This in particular allows for a test leakage analysis to be carried out in an automated manner. Furthermore, it may be provided that the evaluation takes place at least partially on the basis of machine learning. It can thus be feature of the present invention to use the capabilities of machine learning (ML) in an automated manner in order to support a test leakage analysis. This achieves the advantage that the effort involved in identifying test leakages can be reduced. Furthermore, the method can help the tests to become more comprehensive and mature. The use of AI (artificial intelligence) can make it possible to produce more sophisticated software and to create more intelligent automated tests by said AI learning from detected errors or bugs.
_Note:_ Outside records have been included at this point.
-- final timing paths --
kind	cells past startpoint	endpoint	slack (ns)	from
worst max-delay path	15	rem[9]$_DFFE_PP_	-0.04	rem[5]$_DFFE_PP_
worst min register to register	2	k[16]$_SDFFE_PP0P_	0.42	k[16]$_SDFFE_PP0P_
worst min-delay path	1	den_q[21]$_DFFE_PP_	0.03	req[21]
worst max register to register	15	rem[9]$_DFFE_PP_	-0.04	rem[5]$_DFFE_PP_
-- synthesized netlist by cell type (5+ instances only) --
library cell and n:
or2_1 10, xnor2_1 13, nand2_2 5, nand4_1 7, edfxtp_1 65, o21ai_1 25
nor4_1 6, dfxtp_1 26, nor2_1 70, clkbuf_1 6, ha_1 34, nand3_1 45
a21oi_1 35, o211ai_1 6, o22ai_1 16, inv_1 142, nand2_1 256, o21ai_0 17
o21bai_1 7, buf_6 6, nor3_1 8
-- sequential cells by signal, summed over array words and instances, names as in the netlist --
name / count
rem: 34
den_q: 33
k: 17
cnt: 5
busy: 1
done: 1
`src/rtl/ir_joystick_frame_encoder_unit_defines.svh`:
```
// assertion macros for the ir joystick frame encoder
`ifndef IR_JOYSTICK_FRAME_ENCODER_UNIT_DEFINES_SVH
`define IR_JOYSTICK_FRAME_ENCODER_UNIT_DEFINES_SVH

`ifndef SYNTHESIS
// same-cycle implication
`define IRJFE_ASSERT_IMPLIES(label, clk, rst, ante, cons) \
   label: assert property (@(posedge clk) disable iff (rst) (ante) |-> (cons)) \
      else $error("irjfe same-cycle check failed");
// next-cycle implication
`define IRJFE_ASSERT_NEXT(label, clk, rst, ante, cons) \
   label: assert property (@(posedge clk) disable iff (rst) (ante) |=> (cons)) \
      else $error("irjfe next-cycle check failed");
`else
`define IRJFE_ASSERT_IMPLIES(label, clk, rst, ante, cons)
`define IRJFE_ASSERT_NEXT(label, clk, rst, ante, cons)
`endif

`endif

```
`src/rtl/irjfe_pkg.sv`:
```
// shared constants, types and microcode rom of the ir joystick frame encoder
package irjfe_pkg;

   localparam int DATA_BITS = 12;
   localparam int FRAME_W   = 2 * DATA_BITS;
   localparam int CNT_W     = (FRAME_W > 1) ? $clog2(FRAME_W) : 1;

   localparam int LEN_W     = 8;
   localparam int NUM_REGS  = 7;
   localparam int CSR_IDX_W = 3;

   // register indexes
   localparam logic [CSR_IDX_W-1:0] REG_HDR_MARK   = 3'd0;
   localparam logic [CSR_IDX_W-1:0] REG_HDR_SPACE  = 3'd1;
   localparam logic [CSR_IDX_W-1:0] REG_ZERO_MARK  = 3'd2;
   localparam logic [CSR_IDX_W-1:0] REG_ZERO_SPACE = 3'd3;
   localparam logic [CSR_IDX_W-1:0] REG_ONE_MARK   = 3'd4;
   localparam logic [CSR_IDX_W-1:0] REG_ONE_SPACE  = 3'd5;
   localparam logic [CSR_IDX_W-1:0] REG_IDLE_LIMIT = 3'd6;

   localparam logic [LEN_W-1:0] CFG_RESET [NUM_REGS] =
      '{8'd44, 8'd15, 8'd6, 8'd29, 8'd20, 8'd15, 8'd4};

   // program steps
   localparam int STEP_W = 2;
   localparam logic [STEP_W-1:0] STEP_WAIT   = 2'd0;
   localparam logic [STEP_W-1:0] STEP_HEADER = 2'd1;
   localparam logic [STEP_W-1:0] STEP_ID     = 2'd2;
   localparam logic [STEP_W-1:0] STEP_BITS   = 2'd3;

   // pair source select
   localparam int SEL_W = 2;
   localparam logic [SEL_W-1:0] SEL_HEADER = 2'd0;
   localparam logic [SEL_W-1:0] SEL_ZERO   = 2'd1;
   localparam logic [SEL_W-1:0] SEL_SHIFT  = 2'd2;

   typedef struct packed {
      logic              wait_req;
      logic              emit;
      logic              loop;
      logic              load_cnt;
      logic [SEL_W-1:0]  sel;
      logic [STEP_W-1:0] next_step;
   } ucode_type;

   typedef struct packed {
      logic             req_ready;
      logic             emit;
      logic             last;
      logic [SEL_W-1:0] sel;
   } seq_ctrl_type;

   function automatic ucode_type ucode(input logic [STEP_W-1:0] step);
      ucode_type w;
      w = '0;
      unique case (step)
         STEP_WAIT: begin
            w.wait_req  = 1'b1;
            w.next_step = STEP_HEADER;
         end
         STEP_HEADER: begin
            w.emit      = 1'b1;
            w.sel       = SEL_HEADER;
            w.next_step = STEP_ID;
         end
         STEP_ID: begin
            w.emit      = 1'b1;
            w.load_cnt  = 1'b1;
            w.sel       = SEL_ZERO;
            w.next_step = STEP_BITS;
         end
         STEP_BITS: begin
            w.emit      = 1'b1;
            w.loop      = 1'b1;
            w.sel       = SEL_SHIFT;
            w.next_step = STEP_WAIT;
         end
         default: begin
            w.next_step = STEP_WAIT;
         end
      endcase
      return w;
   endfunction

endpackage

```
`src/rtl/irjfe_sequencer.sv`:
```
// microcoded step sequencer: step counter, rom word, bit loop counter
module irjfe_sequencer (
   input  logic                    clock,
   input  logic                    reset,
   input  logic                    req_fire,
   input  logic                    send,
   input  logic                    slot_free,
   output irjfe_pkg::seq_ctrl_type ctrl
);
   import irjfe_pkg::*;

   logic [STEP_W-1:0] step_ff, step_in;
   logic [CNT_W-1:0]  cnt_ff, cnt_in;
   ucode_type         word;
   logic              fire;
   logic              cnt_zero;

   assign word     = ucode(step_ff);
   assign fire     = word.emit && slot_free;
   assign cnt_zero = (cnt_ff == '0);

   always_comb begin
      step_in = step_ff;
      cnt_in  = cnt_ff;
      if (word.wait_req) begin
         if (req_fire && send) step_in = word.next_step;
      end else if (fire) begin
         if (word.load_cnt) cnt_in = CNT_W'(FRAME_W - 1);
         if (word.loop && !cnt_zero) begin
            cnt_in = cnt_ff - 1'b1;
         end else begin
            step_in = word.next_step;
         end
      end
   end

   always_ff @(posedge clock) begin
      if (reset) begin
         step_ff <= STEP_WAIT;
         cnt_ff  <= '0;
      end else begin
         step_ff <= step_in;
         cnt_ff  <= cnt_in;
      end
   end

   assign ctrl.req_ready = word.wait_req;
   assign ctrl.emit      = word.emit;
   assign ctrl.last      = word.loop && cnt_zero;
   assign ctrl.sel       = word.sel;

endmodule

```
`src/rtl/ir_joystick_frame_encoder_unit.sv`:
```
// top level of the ir joystick frame encoder: config registers, datapath, output register
//
//  channel  dir  handshake             payload
//  req      in   req_valid/req_ready   req_joystick_bits[11:0]
//  rsp      out  rsp_valid/rsp_ready   rsp_mark_length, rsp_space_length, rsp_frame_end
//  csr      in   csr_valid/csr_ready   csr_index[2:0], csr_data[7:0]
//
//  a tick is taken in the wait step; a sent frame then puts out
//  26 pair beats, one a cycle while rsp_ready stays high
//  a suppressed (idle) tick produces no beat
//  the pace is set by the single output register: one pair per rom step fire
//  reset loads the register defaults, clears the idle count and the sequencer
//  rsp stalls freeze the sequencer in place; csr is always ready
`include "ir_joystick_frame_encoder_unit_defines.svh"

module ir_joystick_frame_encoder_unit (
   input  logic                                 clock,
   input  logic                                 reset,
   input  logic                                 req_valid,
   output logic                                 req_ready,
   input  logic [irjfe_pkg::DATA_BITS-1:0]      req_joystick_bits,
   output logic                                 rsp_valid,
   input  logic                                 rsp_ready,
   output logic [irjfe_pkg::LEN_W-1:0]          rsp_mark_length,
   output logic [irjfe_pkg::LEN_W-1:0]          rsp_space_length,
   output logic                                 rsp_frame_end,
   input  logic                                 csr_valid,
   output logic                                 csr_ready,
   input  logic [irjfe_pkg::CSR_IDX_W-1:0]      csr_index,
   input  logic [irjfe_pkg::LEN_W-1:0]          csr_data
);
   import irjfe_pkg::*;

   // configuration registers
   logic [LEN_W-1:0] cfg_ff [NUM_REGS];

   // frame state
   logic [LEN_W-1:0]   idle_ff, idle_in;
   logic [FRAME_W-1:0] shift_ff;

   // output register
   logic             rsp_valid_ff, rsp_valid_in;
   logic [LEN_W-1:0] mark_ff, space_ff;
   logic             end_ff;

   seq_ctrl_type     ctrl;
   logic             req_fire;
   logic             send;
   logic             slot_free;
   logic             load_out;
   logic [LEN_W-1:0] limit;
   logic [LEN_W-1:0] sel_mark, sel_space;

   assign csr_ready = 1'b1;
   assign req_ready = ctrl.req_ready;
   assign req_fire  = req_valid && ctrl.req_ready;
   assign slot_free = !rsp_valid_ff || rsp_ready;
   assign load_out  = ctrl.emit && slot_free;
   assign limit     = cfg_ff[REG_IDLE_LIMIT];

   // writes beyond the register list are dropped
   always_ff @(posedge clock) begin
      if (reset) begin
         for (int i = 0; i < NUM_REGS; i++) cfg_ff[i] <= CFG_RESET[i];
      end else if (csr_valid && (csr_index < CSR_IDX_W'(NUM_REGS))) begin
         cfg_ff[csr_index] <= csr_data;
      end
   end

   // idle count saturates at the limit; a lowered limit pulls it down on an idle tick
   always_comb begin
      if (req_joystick_bits != '0) begin
         idle_in = '0;
      end else if (idle_ff < limit) begin
         idle_in = idle_ff + 1'b1;
      end else begin
         idle_in = limit;
      end
   end
   assign send = (idle_in < limit);

   always_ff @(posedge clock) begin
      if (reset) begin
         idle_ff <= '0;
      end else if (req_fire) begin
         idle_ff <= idle_in;
      end
   end

   // data bits then inverted check bits, msb out first
   always_ff @(posedge clock) begin
      if (reset) begin
         shift_ff <= '0;
      end else if (req_fire && send) begin
         shift_ff <= {req_joystick_bits, ~req_joystick_bits};
      end else if (load_out && (ctrl.sel == SEL_SHIFT)) begin
         shift_ff <= {shift_ff[FRAME_W-2:0], 1'b0};
      end
   end

   irjfe_sequencer u_seq (
      .clock     (clock),
      .reset     (reset),
      .req_fire  (req_fire),
      .send      (send),
      .slot_free (slot_free),
      .ctrl      (ctrl)
   );

   // pair source mux
   always_comb begin
      case (ctrl.sel)
         SEL_HEADER: begin
            sel_mark  = cfg_ff[REG_HDR_MARK];
            sel_space = cfg_ff[REG_HDR_SPACE];
         end
         SEL_SHIFT: begin
            if (shift_ff[FRAME_W-1]) begin
               sel_mark  = cfg_ff[REG_ONE_MARK];
               sel_space = cfg_ff[REG_ONE_SPACE];
            end else begin
               sel_mark  = cfg_ff[REG_ZERO_MARK];
               sel_space = cfg_ff[REG_ZERO_SPACE];
            end
         end
         default: begin
            sel_mark  = cfg_ff[REG_ZERO_MARK];
            sel_space = cfg_ff[REG_ZERO_SPACE];
         end
      endcase
   end

   always_comb begin
      rsp_valid_in = rsp_valid_ff;
      if (load_out) begin
         rsp_valid_in = 1'b1;
      end else if (rsp_ready) begin
         rsp_valid_in = 1'b0;
      end
   end

   always_ff @(posedge clock) begin
      if (reset) begin
         rsp_valid_ff <= 1'b0;
      end else begin
         rsp_valid_ff <= rsp_valid_in;
      end
   end

   // a zero mark is sent as the shortest legal mark
   always_ff @(posedge clock) begin
      if (load_out) begin
         mark_ff  <= (sel_mark == '0) ? LEN_W'(1) : sel_mark;
         space_ff <= sel_space;
         end_ff   <= ctrl.last;
      end
   end

   assign rsp_valid        = rsp_valid_ff;
   assign rsp_mark_length  = mark_ff;
   assign rsp_space_length = space_ff;
   assign rsp_frame_end    = end_ff;

   // after the last pair is loaded the program is back at the wait step
   `IRJFE_ASSERT_NEXT(a_last_returns_to_wait, clock, reset, load_out && ctrl.last, ctrl.req_ready)
   // a frame's last beat is followed by nothing or by the next frame's header
   `IRJFE_ASSERT_NEXT(a_end_drains, clock, reset, rsp_valid && rsp_ready && rsp_frame_end, !rsp_valid || !rsp_frame_end)
   // the sequencer never emits while it is waiting for a tick
   `IRJFE_ASSERT_IMPLIES(a_no_emit_in_wait, clock, reset, ctrl.req_ready, !load_out)

endmodule

```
Test cases are an important component within the scope of software tests and are used to ensure that the software functions flawlessly and reliably. A test case for software tests can be defined by a specific instruction and/or by a set of steps. The instruction and/or the steps can describe what is to be tested, in particular functions of a software, and/or how it is to be tested, and/or what results are expected. In this respect, a test objective for the test case can be specified and the test conditions can be defined. Furthermore, it can be defined for the test case, in particular step by step, what is to be tested, including the actions that need to be taken to achieve the test objective. The expected results for the test case can then be defined. However, in practice, errors often occur in such test cases where a function experiences a code change affecting parameters used to identify the function. Examples of such changes include changing the label parameter, changing the type of an object, or changing the parent container. If a function has changed, an identification of the element can fail, and the test may also perform unintended actions, which can lead to a cascade of errors. The adaptation and maintenance with regard to such changes traditionally required considerable effort to investigate, update, and repeat successive tests in order to verify the corrected test case.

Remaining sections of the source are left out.